The presence of supernatural imagery is a crucial narrative thread in Biutiful, as it works to relieve some of the monotony, poeticising the story. The magical motifs accumulate, acting as echoes of events in Uxbal’s life, haunting him very privately. Like everything else in this underbelly of Barcelona, these spiritual connections are monetised, giving Uxbal another income. The special effects are simple and tasteful, especially in comparison to the recent ‘TV afterlife’ depicted in Hereafter. The simplicity of these effects often pales in comparison to the imagery of Uxbal’s actual life - medicinal light boxes, dark secrets washing up on the beach, the tar-like innards of a partially burnt mattress.

Biutiful is a fragmented film. Whilst it honours the tradition of cyclical plot structures in Gonzalez Inarritu’s previous films, it is a generously chronological film. Yet, even though the events happen in order, there are often gaps of unspecified length between scenes. There is an evocative level of information omitted, and one must fit together these broken pieces of narrative as the film moves along. Here Javier Bardem excels. His performance scintillates and shifts through each episode, his character growing and evolving for us. A truly changeable and formidable presence here, Bardem makes palpable Uxbal’s struggle and guilt.

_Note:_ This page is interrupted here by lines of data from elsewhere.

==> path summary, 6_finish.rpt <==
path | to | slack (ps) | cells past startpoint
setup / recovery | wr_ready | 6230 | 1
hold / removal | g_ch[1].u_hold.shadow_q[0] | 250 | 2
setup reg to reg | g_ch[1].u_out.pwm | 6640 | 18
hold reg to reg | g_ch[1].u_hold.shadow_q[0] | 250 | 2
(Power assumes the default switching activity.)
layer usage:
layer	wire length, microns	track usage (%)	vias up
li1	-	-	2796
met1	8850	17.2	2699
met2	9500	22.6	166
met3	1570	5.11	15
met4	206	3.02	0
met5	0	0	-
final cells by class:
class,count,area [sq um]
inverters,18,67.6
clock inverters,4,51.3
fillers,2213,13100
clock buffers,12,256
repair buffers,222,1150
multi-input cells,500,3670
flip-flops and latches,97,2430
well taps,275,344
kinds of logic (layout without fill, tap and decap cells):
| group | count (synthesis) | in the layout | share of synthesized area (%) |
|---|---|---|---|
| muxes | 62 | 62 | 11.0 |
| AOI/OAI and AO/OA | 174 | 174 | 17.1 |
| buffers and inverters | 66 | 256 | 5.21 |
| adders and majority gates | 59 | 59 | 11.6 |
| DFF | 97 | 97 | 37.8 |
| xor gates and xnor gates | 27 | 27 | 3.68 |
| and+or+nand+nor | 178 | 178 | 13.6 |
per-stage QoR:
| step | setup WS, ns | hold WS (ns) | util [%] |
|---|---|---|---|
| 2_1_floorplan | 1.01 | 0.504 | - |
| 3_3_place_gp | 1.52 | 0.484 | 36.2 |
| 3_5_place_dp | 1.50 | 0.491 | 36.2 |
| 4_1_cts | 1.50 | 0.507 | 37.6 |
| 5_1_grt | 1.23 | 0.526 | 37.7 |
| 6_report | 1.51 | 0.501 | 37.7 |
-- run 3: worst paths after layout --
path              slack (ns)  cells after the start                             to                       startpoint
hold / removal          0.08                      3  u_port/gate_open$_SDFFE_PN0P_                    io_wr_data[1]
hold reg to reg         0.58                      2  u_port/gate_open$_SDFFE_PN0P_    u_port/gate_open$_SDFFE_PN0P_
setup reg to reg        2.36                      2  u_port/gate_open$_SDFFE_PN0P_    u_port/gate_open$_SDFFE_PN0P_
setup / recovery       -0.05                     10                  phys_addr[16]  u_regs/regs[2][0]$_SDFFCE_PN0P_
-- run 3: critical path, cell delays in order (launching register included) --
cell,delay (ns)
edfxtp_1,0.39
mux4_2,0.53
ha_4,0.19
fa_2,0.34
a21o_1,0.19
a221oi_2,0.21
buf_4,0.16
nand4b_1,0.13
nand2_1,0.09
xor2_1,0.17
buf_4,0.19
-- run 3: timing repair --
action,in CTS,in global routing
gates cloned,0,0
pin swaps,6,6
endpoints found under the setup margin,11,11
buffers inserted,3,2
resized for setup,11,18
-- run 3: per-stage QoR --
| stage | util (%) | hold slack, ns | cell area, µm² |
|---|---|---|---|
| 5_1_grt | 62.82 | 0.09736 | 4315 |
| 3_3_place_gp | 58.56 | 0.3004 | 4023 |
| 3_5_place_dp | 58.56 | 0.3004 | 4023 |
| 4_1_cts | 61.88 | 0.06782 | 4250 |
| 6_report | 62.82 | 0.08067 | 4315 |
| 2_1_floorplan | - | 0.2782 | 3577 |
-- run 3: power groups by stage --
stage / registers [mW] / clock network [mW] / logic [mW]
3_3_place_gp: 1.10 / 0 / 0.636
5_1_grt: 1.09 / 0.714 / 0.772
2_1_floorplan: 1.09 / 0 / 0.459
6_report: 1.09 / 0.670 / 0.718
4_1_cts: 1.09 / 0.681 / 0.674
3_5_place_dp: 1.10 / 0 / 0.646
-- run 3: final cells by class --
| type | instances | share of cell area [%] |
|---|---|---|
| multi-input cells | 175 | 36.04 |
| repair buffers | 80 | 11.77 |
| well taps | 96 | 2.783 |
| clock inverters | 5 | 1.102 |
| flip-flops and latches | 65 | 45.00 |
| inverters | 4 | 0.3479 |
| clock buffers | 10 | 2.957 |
**src/rtl/tsm_pkg.sv**
```systemverilog
package tsm_pkg;
  localparam int NLEG      = 3;
  localparam int NREF      = 2 * NLEG;
  localparam int PEAK_ADDR = NREF;
  localparam int ADDR_W    = $clog2(NREF + 1);

  typedef logic [NLEG-1:0] leg_t;

  typedef struct packed {
    leg_t up;
    leg_t dn;
    logic fw;
  } gate_t;

  typedef enum logic [1:0] {K_FREE, K_ACTIVE, K_NULL, K_BAD} kind_e;

  localparam leg_t LEG_A = leg_t'(1);
  localparam leg_t LEG_B = leg_t'(2);

  function automatic leg_t leg_next(leg_t v);
    return {v[NLEG-2:0], v[NLEG-1]};
  endfunction
endpackage

```
**src/rtl/tsm_carrier.sv**
```systemverilog
module tsm_carrier #(
  parameter int CW       = 8,
  parameter int PEAK_RST = 15
) (
  input  logic          clk,
  input  logic          rst,
  input  logic          peak_we,
  input  logic [CW-1:0] peak_wdata,
  output logic [CW-1:0] cnt,
  output logic [CW-1:0] peak_act,
  output logic          turn
);
  localparam logic [CW-1:0] PEAK_INIT = CW'(PEAK_RST);
  localparam logic [CW-1:0] ONE       = CW'(1);

  logic          rising;
  logic [CW-1:0] peak_sh;

  // turning points: the bottom, or the top while rising
  assign turn = (cnt == '0) || (rising && (cnt >= peak_act));

  always_ff @(posedge clk) begin
    if (rst) begin
      cnt      <= '0;
      rising   <= 1'b1;
      peak_sh  <= PEAK_INIT;
      peak_act <= PEAK_INIT;
    end else begin
      if (peak_we) peak_sh <= (peak_wdata == '0) ? ONE : peak_wdata;
      if (cnt == '0) begin
        peak_act <= peak_sh;
        cnt      <= ONE;
        rising   <= 1'b1;
      end else if (rising) begin
        if (cnt >= peak_act) begin
          cnt    <= cnt - ONE;
          rising <= 1'b0;
        end else begin
          cnt <= cnt + ONE;
        end
      end else begin
        cnt <= cnt - ONE;
      end
    end
  end
endmodule

```
**src/rtl/tsm_refbank.sv**
```systemverilog
module tsm_refbank
  import tsm_pkg::*;
#(
  parameter int CW = 8
) (
  input  logic                 clk,
  input  logic                 rst,
  input  logic                 we,
  input  logic [ADDR_W-1:0]    addr,
  input  logic [CW-1:0]        wdata,
  input  logic                 load,
  output logic [NREF*CW-1:0]   ref_flat
);
  for (genvar i = 0; i < NREF; i++) begin : g_slot
    logic [CW-1:0] shadow;
    logic [CW-1:0] live;

    always_ff @(posedge clk) begin
      if (rst) begin
        shadow <= '0;
        live   <= '0;
      end else begin
        if (we && (addr == ADDR_W'(i))) shadow <= wdata;
        if (load) live <= shadow;
      end
    end

    assign ref_flat[i*CW +: CW] = live;
  end
endmodule

```
**src/rtl/tsm_compare.sv**
```systemverilog
module tsm_compare
  import tsm_pkg::*;
#(
  parameter int CW = 8
) (
  input  logic [CW-1:0]      cnt,
  input  logic [NREF*CW-1:0] ref_flat,
  output leg_t               top_bits,
  output leg_t               bot_bits
);
  for (genvar l = 0; l < NLEG; l++) begin : g_leg
    logic [CW-1:0] hi_lvl;
    logic [CW-1:0] lo_lvl;
    assign hi_lvl      = ref_flat[l*CW +: CW];
    assign lo_lvl      = ref_flat[(NLEG+l)*CW +: CW];
    // opposite polarity per row; equality reads as 1 in both
    assign top_bits[l] = (hi_lvl >= cnt);
    assign bot_bits[l] = (cnt >= lo_lvl);
  end
endmodule

```
**src/rtl/tsm_decode.sv**
```systemverilog
module tsm_decode
  import tsm_pkg::*;
(
  input  logic  clk,
  input  logic  rst,
  input  leg_t  top_bits,
  input  leg_t  bot_bits,
  output gate_t gate,
  output logic  err
);
  leg_t  last_up;
  leg_t  last_dn;
  leg_t  null_leg;
  kind_e kind;
  gate_t nxt;

  always_comb begin
    kind = K_BAD;
    nxt  = '{up: null_leg, dn: null_leg, fw: 1'b0};
    if (|(top_bits & bot_bits)) begin
      kind = K_FREE;
      nxt  = '{up: '0, dn: '0, fw: 1'b1};
    end else if (bot_bits == ~top_bits) begin
      if (top_bits == '0) begin
        kind = K_NULL;
        nxt  = '{up: last_up, dn: last_up, fw: 1'b0};
      end else if (top_bits == '1) begin
        kind = K_NULL;
        nxt  = '{up: last_dn, dn: last_dn, fw: 1'b0};
      end else if ($countones(top_bits) == 1) begin
        kind = K_ACTIVE;
        nxt  = '{up: top_bits, dn: leg_next(top_bits), fw: 1'b0};
      end else begin
        kind = K_ACTIVE;
        nxt  = '{up: leg_next(~top_bits), dn: ~top_bits, fw: 1'b0};
      end
    end
  end

  always_ff @(posedge clk) begin
    if (rst) begin
      gate     <= '{up: LEG_A, dn: LEG_A, fw: 1'b0};
      last_up  <= LEG_A;
      last_dn  <= LEG_B;
      null_leg <= LEG_A;
      err      <= 1'b0;
    end else begin
      gate <= nxt;
      case (kind)
        K_ACTIVE: begin
          last_up <= nxt.up;
          last_dn <= nxt.dn;
        end
        K_NULL:  null_leg <= nxt.up;
        K_BAD:   err <= 1'b1;
        default: ;
      endcase
    end
  end
endmodule

```
**src/rtl/tristate_csi_mod.sv**
```systemverilog
module tristate_csi_mod
  import tsm_pkg::*;
#(
  parameter int CW       = 8,
  parameter int PEAK_RST = 15
) (
  input  logic              clk,
  input  logic              rst,
  input  logic              host_we,
  input  logic [ADDR_W-1:0] host_addr,
  input  logic [CW-1:0]     host_wdata,
  output logic [CW-1:0]     carrier_o,
  output logic [NLEG-1:0]   gate_up,
  output logic [NLEG-1:0]   gate_dn,
  output logic              gate_fw,
  output logic              decode_err
);
  logic [CW-1:0]      cnt;
  logic [CW-1:0]      peak_act;
  logic               turn;
  logic               peak_we;
  logic [NREF*CW-1:0] ref_act_flat;
  leg_t               top_bits;
  leg_t               bot_bits;
  gate_t              gate;

  assign peak_we = host_we && (host_addr == ADDR_W'(PEAK_ADDR));

  tsm_carrier #(.CW(CW), .PEAK_RST(PEAK_RST)) u_carrier (
    .clk        (clk),
    .rst        (rst),
    .peak_we    (peak_we),
    .peak_wdata (host_wdata),
    .cnt        (cnt),
    .peak_act   (peak_act),
    .turn       (turn)
  );

  tsm_refbank #(.CW(CW)) u_refs (
    .clk      (clk),
    .rst      (rst),
    .we       (host_we),
    .addr     (host_addr),
    .wdata    (host_wdata),
    .load     (turn),
    .ref_flat (ref_act_flat)
  );

  tsm_compare #(.CW(CW)) u_cmp (
    .cnt      (cnt),
    .ref_flat (ref_act_flat),
    .top_bits (top_bits),
    .bot_bits (bot_bits)
  );

  tsm_decode u_dec (
    .clk      (clk),
    .rst      (rst),
    .top_bits (top_bits),
    .bot_bits (bot_bits),
    .gate     (gate),
    .err      (decode_err)
  );

  assign carrier_o = cnt;
  assign gate_up   = gate.up;
  assign gate_dn   = gate.dn;
  assign gate_fw   = gate.fw;
endmodule

```
**config.mk**
```make
export PLATFORM = sky130hd
export DESIGN_NAME = tristate_csi_mod
export DESIGN_NICKNAME = d
export VERILOG_FILES = /design/src/rtl/tsm_pkg.sv /design/src/rtl/tsm_carrier.sv /design/src/rtl/tsm_refbank.sv /design/src/rtl/tsm_compare.sv /design/src/rtl/tsm_decode.sv /design/src/rtl/tristate_csi_mod.sv
export SDC_FILE = /design/constraint.sdc
export NUM_CORES = 1
export LEC_CHECK = 0
export BUFFER_PORTS_ARGS = -buffer_cell sky130_fd_sc_hd__buf_2
export CAP_MARGIN = 20
export CORE_MARGIN = 1.5
export CORE_UTILIZATION = 45
export CTS_BUF_LIST = sky130_fd_sc_hd__clkbuf_4 sky130_fd_sc_hd__clkbuf_8
export DETAILED_ROUTE_END_ITERATION = 8
export SLEW_MARGIN = 25
export SYNTH_ARGS = -nofsm -noshare
export SYNTH_HDL_FRONTEND = slang
export SYNTH_SLANG_ARGS = --single-unit
```
**constraint.sdc**
```tcl
create_clock -name clk -period 4.8 [get_ports clk]
set_input_delay 0.48 -clock clk [delete_from_list [all_inputs] [get_ports clk]]
set_output_delay 0.48 -clock clk [all_outputs]
set_load 0.02 [all_outputs]
```
After elaboration in Yosys (flattened, before gate mapping):

Cells that the tools add are included.

* register bits: 138
* bits of input ports: 14
* output and inout port bits: 16
* word-level logic and storage cells: 79

* add/subtract/negate cells: 4
* magnitude comparators: 7
* eq/ne operators: 12
* multiplexer cells: 15
* bitwise gates (word level): 2
* reductions and logical operators: 15

Operator list (number)
* $ge A8 B8 Y1: 7
* $mux W7: 5
* $add A32 B1 Y32: 1
* $eq A32 B2 Y1 const B: 1
* $mux W8: 3
* $logic_not A8 Y1: 2
* $eq A3 B3 Y1 const B: 4
* $add A8 B1 Y8 const B: 1
* $logic_and A1 B1 Y1: 8
* $mux W2: 4
* $sub A8 B1 Y8 const B: 1
* $eq A3 B2 Y1 const B: 2
* $logic_not A3 Y1: 2
* $eq A2 B2 Y1 const B: 2
* $and A3 B3 Y3: 1
* $eq A3 B1 Y1 const B: 1
* $eq A3 B3 Y1: 1
* $mux W1: 3
* $not A3 Y3: 1
* $reduce_or A3 Y1: 1
* $add A1 B1 Y2: 1
* $eq A2 B1 Y1 const B: 1
* $reduce_or A2 Y1: 1
* $logic_or A1 B1 Y1: 1

Logic depth before layout (Yosys ltp):

Gate-level depths: netlist (run 1).

* depth in word-level cells: 9
* gate-level depth with buffers: 17
* gate-level depth less buffers: 15

Modules after synthesis:

Synthesis (run 1) repeated with hierarchy kept, for this count alone.

* cell total of the unflattened synthesis: 726
* area, all modules: 7136.8 um2

By module, submodules not included
* tsm_refbank: times used 1, cells an instance 325, area an instance 3592.2 um2, seq. area each 1921.8 um2
* tsm_carrier: times used 1, cells an instance 156, area an instance 1420.1 um2, seq. area each 500.5 um2
* tsm_compare: times used 1, cells an instance 134, area an instance 1126.1 um2, seq. area each 0.0 um2
* tsm_decode: times used 1, cells an instance 110, area an instance 988.4 um2, seq. area each 340.3 um2
* tristate_csi_mod: times used 1, cells an instance 1, area an instance 10.0 um2, seq. area each 0.0 um2

Worst setup path after synthesis (run 1):

Ideal clock, no wire load.

* kind: register -> register
* from: reg u_carrier.cnt[2]
* to: reg, netlist name u_dec.gate[4]
* setup time: 135 ps
* arrival time: 3681 ps
* required time: 4665 ps
* path slack: 984 ps
* cell stages (with the launch flop): 16
* buffers on the path: 1
* clock period less this slack: 3816 ps
* path through: dfxtp_1 -> inv_1 -> ha_1 -> o21a_1 -> nor2_1 -> o31ai_1 -> inv_1 -> ha_1 -> ha_1 -> ha_1 -> nor2_1 -> and2_1 -> clkbuf_1 -> nand2_1 -> o32ai_1 -> o311ai_1

* word-level cells in the longest chain between the ends: 9
* elaborated cells between the ends (all ways): 20
* those cells by class: 2 x add/sub; 6 x order compare; 3 x eq/ne; 5 x mux; 2 x bitwise; 2 x reduce/logical

Ends and longest elaborated chain
* start, declared: line tsm_carrier.sv:9 `output logic [CW-1:0] cnt,`
* start signal, assigned: line tsm_carrier.sv:36 `cnt <= cnt - ONE;`
* start signal, assigned: line tsm_carrier.sv:39 `cnt <= cnt + ONE;`
* start signal, assigned: line tsm_carrier.sv:42 `cnt <= cnt - ONE;`
* $ge A8 B8 Y1: line tsm_compare.sv:17 `assign top_bits[l] = (hi_lvl >= cnt);`
* $add A1 B1 Y2 (implied by the code): line tsm_decode.sv:30 `end else if ($countones(top_bits) == 1) begin`
* $add A32 B1 Y32 (implied by the code): line tsm_decode.sv:30
* $eq A32 B2 Y1: line tsm_decode.sv:30
* $mux W7: line tsm_decode.sv:30
* $mux W7: line tsm_decode.sv:27 `end else if (top_bits == '1) begin`
* $mux W7: line tsm_decode.sv:24 `if (top_bits == '0) begin`
* $mux W7: line tsm_decode.sv:23 `end else if (bot_bits == ~top_bits) begin`
* $mux W7 *: line tsm_decode.sv:20 `if (|(top_bits & bot_bits)) begin`

Every way passes the cells marked *; elsewhere a longest branch is shown, timed or not.
A chain may end at the register's enable or synchronous reset.

Worst setup path in the final report (run 1):

* from: reg u_carrier.cnt[2]
* to: reg, netlist name u_dec.gate[4]

* word-level cells in the longest chain between the ends: 9
* elaborated cells between the ends (all ways): 20
* those cells by class: 2 x add/sub; 6 x order compare; 3 x eq/ne; 5 x mux; 2 x bitwise; 2 x reduce/logical

Ends and longest elaborated chain (line)
* $ge A8 B8 Y1: tsm_compare.sv:17
* $add A1 B1 Y2 (implied by the code): tsm_decode.sv:30
* $add A32 B1 Y32 (implied by the code): tsm_decode.sv:30
* $eq A32 B2 Y1: tsm_decode.sv:30
* $mux W7: tsm_decode.sv:30
* $mux W7: tsm_decode.sv:27
* $mux W7: tsm_decode.sv:24
* $mux W7: tsm_decode.sv:23
* $mux W7 *: tsm_decode.sv:20

Marks and branches as above.

==> results of run 1 <==
layout by cell type, fill, tap and decap left out, drive strengths merged, types with 3 or more instances in the layout:
master / synthesis / routed
o41a: 3 / 3
mux2i: 63 / 63
o31ai: 5 / 5
nand4: 5 / 5
dfxtp: 138 / 138
o211ai: 7 / 7
nor2b: 7 / 7
clkbuf: 29 / 21
nor2: 95 / 95
clkinv: 0 / 4
and2: 3 / 3
a2111oi: 3 / 3
nand2b: 9 / 9
o21ai: 27 / 27
ha: 65 / 65
inv: 48 / 52
a211o: 4 / 4
and3: 5 / 5
nor3: 14 / 14
nand3: 21 / 21
a211oi: 5 / 5
nand2: 123 / 123
and4: 4 / 4
a31oi: 4 / 4
buf: 10 / 35
a21oi: 67 / 67
o21a: 6 / 6
nor3b: 5 / 5
flip-flops by register name (all words and copies together), names as in the netlist, 3 cells and up:
signal,cells
u_carrier.cnt,8
u_carrier.peak_act,8
u_carrier.peak_sh,8
u_dec.gate,7
u_dec.last_dn,3
u_dec.last_up,3
u_dec.null_leg,3
u_refs.g_slot.live,48
u_refs.g_slot.shadow,48
critical path: cells and delay by family, from the launching register on:
kind	cells	cell delay [ps]
AO/OA/AOI/OAI	5	1490
buffers and inverters	2	350
flip-flops	1	550
AND/OR/NAND/NOR	3	550
adder cells (fa/ha/maj)	4	1040
per-stage QoR:
stage | hold WS, ps | std cells | area, um2 | power [W]
2_1_floorplan | 432 | 799 | 6890 | 0.00387
3_3_place_gp | 442 | 983 | 7110 | 0.00437
3_5_place_dp | 446 | 983 | 7110 | 0.00440
4_1_cts | 351 | 1015 | 7520 | 0.00540
5_1_grt | 364 | 1015 | 7520 | 0.00580
6_report | 376 | 1015 | 7520 | 0.00540
logic make-up after synthesis:
family,count (synthesis),share of synthesized area
multiplexers,64,0.0932
AND/OR/NAND/NOR,299,0.192
AO/OA/AOI/OAI,144,0.135
buffers and inverters,87,0.0565
adder cells (fa/ha/maj),66,0.121
flip-flops,138,0.401
XOR/XNOR,1,0.00127
final timing paths:
kind                                                  from                         end  slack [ps]
worst min-delay path                         host_wdata[4]  u_refs.g_slot[5].shadow[4]         380
worst max-delay path                      u_carrier.cnt[2]               u_dec.gate[4]         650
worst max register to register            u_carrier.cnt[2]               u_dec.gate[4]         650
worst min register to register  u_refs.g_slot[1].shadow[0]  u_refs.g_slot[1].shadow[0]         450
metal layers:
metal | up-vias | wire length [um] | share of wire | track usage
met1 | 2600 | 8380 | 0.50 | 0.304
met4 | 0 | 363 | 0.021 | 0.0876
met2 | 167 | 7290 | 0.43 | 0.335
li1 | 2779 | - | - | -
met3 | 32 | 887 | 0.052 | 0.0485
met5 | - | 0 | 0 | 0
final cells by class:
cell class	count	area share
Clock inverter	11	0.0178
Tap cell	188	0.0313
Multi-Input combinational cell	574	0.497
Clock buffer	21	0.0368
Inverter	48	0.0240
Timing Repair Buffer	35	0.0256
Sequential cell	138	0.368
power groups by stage:
| stage | logic, W | clock network [W] | registers (W) |
|---|---|---|---|
| after global routing | 0.00338 | 0.00105 | 0.00136 |
| after floorplan | 0.00245 | 0 | 0.00142 |
| after detailed placement | 0.00303 | 0 | 0.00137 |
| final | 0.00307 | 0.000982 | 0.00135 |
| after CTS | 0.00305 | 0.00101 | 0.00135 |
| after global placement | 0.00300 | 0 | 0.00137 |
==> reports/summary.md, run 1 <==
• Congestion Overflow GR: 0
• CP Cell Sequence: inv_1 -> ha_1 -> a211o_1 -> a31oi_1 -> o31ai_2 -> inv_1 -> ha_1 -> ha_1 -> ha_1 -> nor2_1 -> and2_1 -> nand2_1 -> o32ai_1 -> o311ai_1
• initial core utilization: 0.456
• violation count after the first detailed-route iteration: 395
• Post-CTS Setup Bufs: 0
• maxcap violations: 0
• DR vias/cell: 5.50
• core area: 15100 um2
• Die Footprint: 16100 um2
• pin slew with the least headroom to its limit: 886 ps
• top cells by instance count after synthesis: sky130_fd_sc_hd__dfxtp_1 (138), sky130_fd_sc_hd__nand2_1 (123), sky130_fd_sc_hd__nor2_1 (95)
• WL final: 16900 um
• YS warnings: 0
• combinational share of power: 0.568
• cell repeated most along the worst path: sky130_fd_sc_hd__ha_1
• Setup Skew: 15.7 ps
• number of primary I/O pins: 30
• All-Layer GR Usage: 0.220
• unrepaired setup endpoints after global routing: no
• sequential cell area: 2760 um2
• initial antenna violation count: 0
• largest fanout on the critical path: 10
• Antenna Diode Count: 0
• most area-consuming cells after synthesis: sky130_fd_sc_hd__dfxtp_1 (40%), sky130_fd_sc_hd__ha_1 (12%), sky130_fd_sc_hd__mux2i_1 (9.2%), sky130_fd_sc_hd__nand2_1 (6.7%), sky130_fd_sc_hd__nor2_1 (5.2%)
• shortest clock period the worst path allows after layout: 4150 ps
• area growth from synthesis to final layout: 9.14%
• worst endpoint data arrival time: 4440 ps
• EDFF count, synth: 0
• WL per Instance: 16.7 um
• portion of total power attributed to the clock network: 0.182
• Synth Net Count: 879
• via count of the first global-routing pass: 5271
• final critical-path setup slack: 655 ps
• TritonCTS clock tree: yes
• count of vias placed by the detailed router: 5578
• endpoints failing hold: 0
• result of the run: finished clean
• Die H: 127 um
• most instantiated library cell after synthesis: sky130_fd_sc_hd__dfxtp_1
• clock insertion delay at the later pin of the skew report: 450 ps
• kind of launch point of the worst setup path: flip-flop
• combined area of the multi-input logic cells: 3740 um2
• post-detailed-route DRC marker count: 0
• Max stage delay cell, worst path: sky130_fd_sc_hd__o31ai_2
• proportion of synthesized chip area in sequential cells: 0.401
• category of the worst setup path capture point: flip-flop
• count of cells along the worst register-to-register path: 14
• count of final max-slew check failures: 0
• maximum number of pins on one net before global-route repair: 63
• ratio of final minimum period to clock period: 0.864
• power spent charging and discharging nets: 0.00246 W
• Post-Synthesis Cells: 799
• I/O Buffers: 29
• static power due to leakage: 3.06 nW
• Cell variety after synth: 62
• number of nets in the final layout: 894
• highest cell delay on the worst timing path: 700 ps
• DPL Wire Length: 11900 um
• DIE WIDTH: 127 um
• count of standard-cell rows: 45
• fraction of final layout cells with drive strength greater than 1: 0.0979
• #FFs+latches synth: 138
• Max Fclk: 241 MHz
• Post-CTS Resized: 0
• wire length of the first global-routing pass: 27600 um
• number of fill cells in the layout: 1464
• Internal Power: 0.00294 W
• antenna-violating nets left: 0
• Power Density: 719 nW/um2
• cell count of the worst hold path: 3
• switching power as a share of total power: 0.455
• clock-pin transition on the worst setup and hold timing paths: 80 ps
• data required time at the worst endpoint: 5090 ps
• Max clock buf depth: 2
• number of buffers added by the clock tree synthesis step: 17
• share of flip-flops with an asynchronous set or reset after synthesis: 0
• clock sink total: 138
• Sequential Power Share: 0.250
• worst rel slew slack: 0.406
• Primary FF master, synth: sky130_fd_sc_hd__dfxtp_1
• count of hold buffers inserted by post-cts repair: 0
• class of the worst hold path: primary input to flip-flop
• DR pass1 iterations: 5
• root buffer selected by CTS: sky130_fd_sc_hd__clkbuf_8
• summed instance area of the synthesized netlist: 6890 um2
• cell type with the highest aggregate area in the netlist: sky130_fd_sc_hd__dfxtp_1
• maximum ir drop on the vdd rail: 0.565 mV
• last weighted congestion value of the routability-driven placer: 0.981
• final standard cell utilization of the core: 0.498
• syn_area_per_cell: 8.62 um2
• portion of synthesized cell area occupied by the leading cell type: 0.401
• pre-CTS setup slack: 715 ps
• setup TNS: 0 ps
• kind of critical path: flip-flop to flip-flop
• H-tree lvl count: 4
• number of failing setup endpoints in the final timing report: 0
(Power assumes the default switching activity.)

Oftentimes one asks of a film, ‘what is this about?’ sometimes the answer relates to the human condition, or a current issue or idea, and sometimes the answer is simply “entertainment”. The urge to ask this question is always heightened when a film is difficult to watch or a draining experience: “why did they do that to me? For what reason was I shown all of those things?’ The answer is elusive here. It can’t be said that the difficulty of the film has a political or social agenda, nor can it be claimed its bleakness is some form of ‘shock art’ or exercise in the theatre of cruelty. Perhaps it is an artistic agenda: there is some sense of an aesthetic excursion, indeed there is a veritable rainbow of richly realised vignettes, each demonstrating an incredible sense of place and then disappearing like a burst soap-bubble. Here is another example of what my friend Liam calls ‘poverty tourism’, like that seen in The Fighter or Winter’s Bone. Though I think a more accurate term here may be poesis povera.

Here we have a piece very similar to a disastrous volcano eruption or which follows in the tradition of ‘force of nature’ poetry like that of writer Ted Hughes. It’s awful to watch but simultaneously momentous. Like a natural disaster, Biutiful is a film I feel immense respect and awe for, but couldn’t possibly anticipate or enjoy.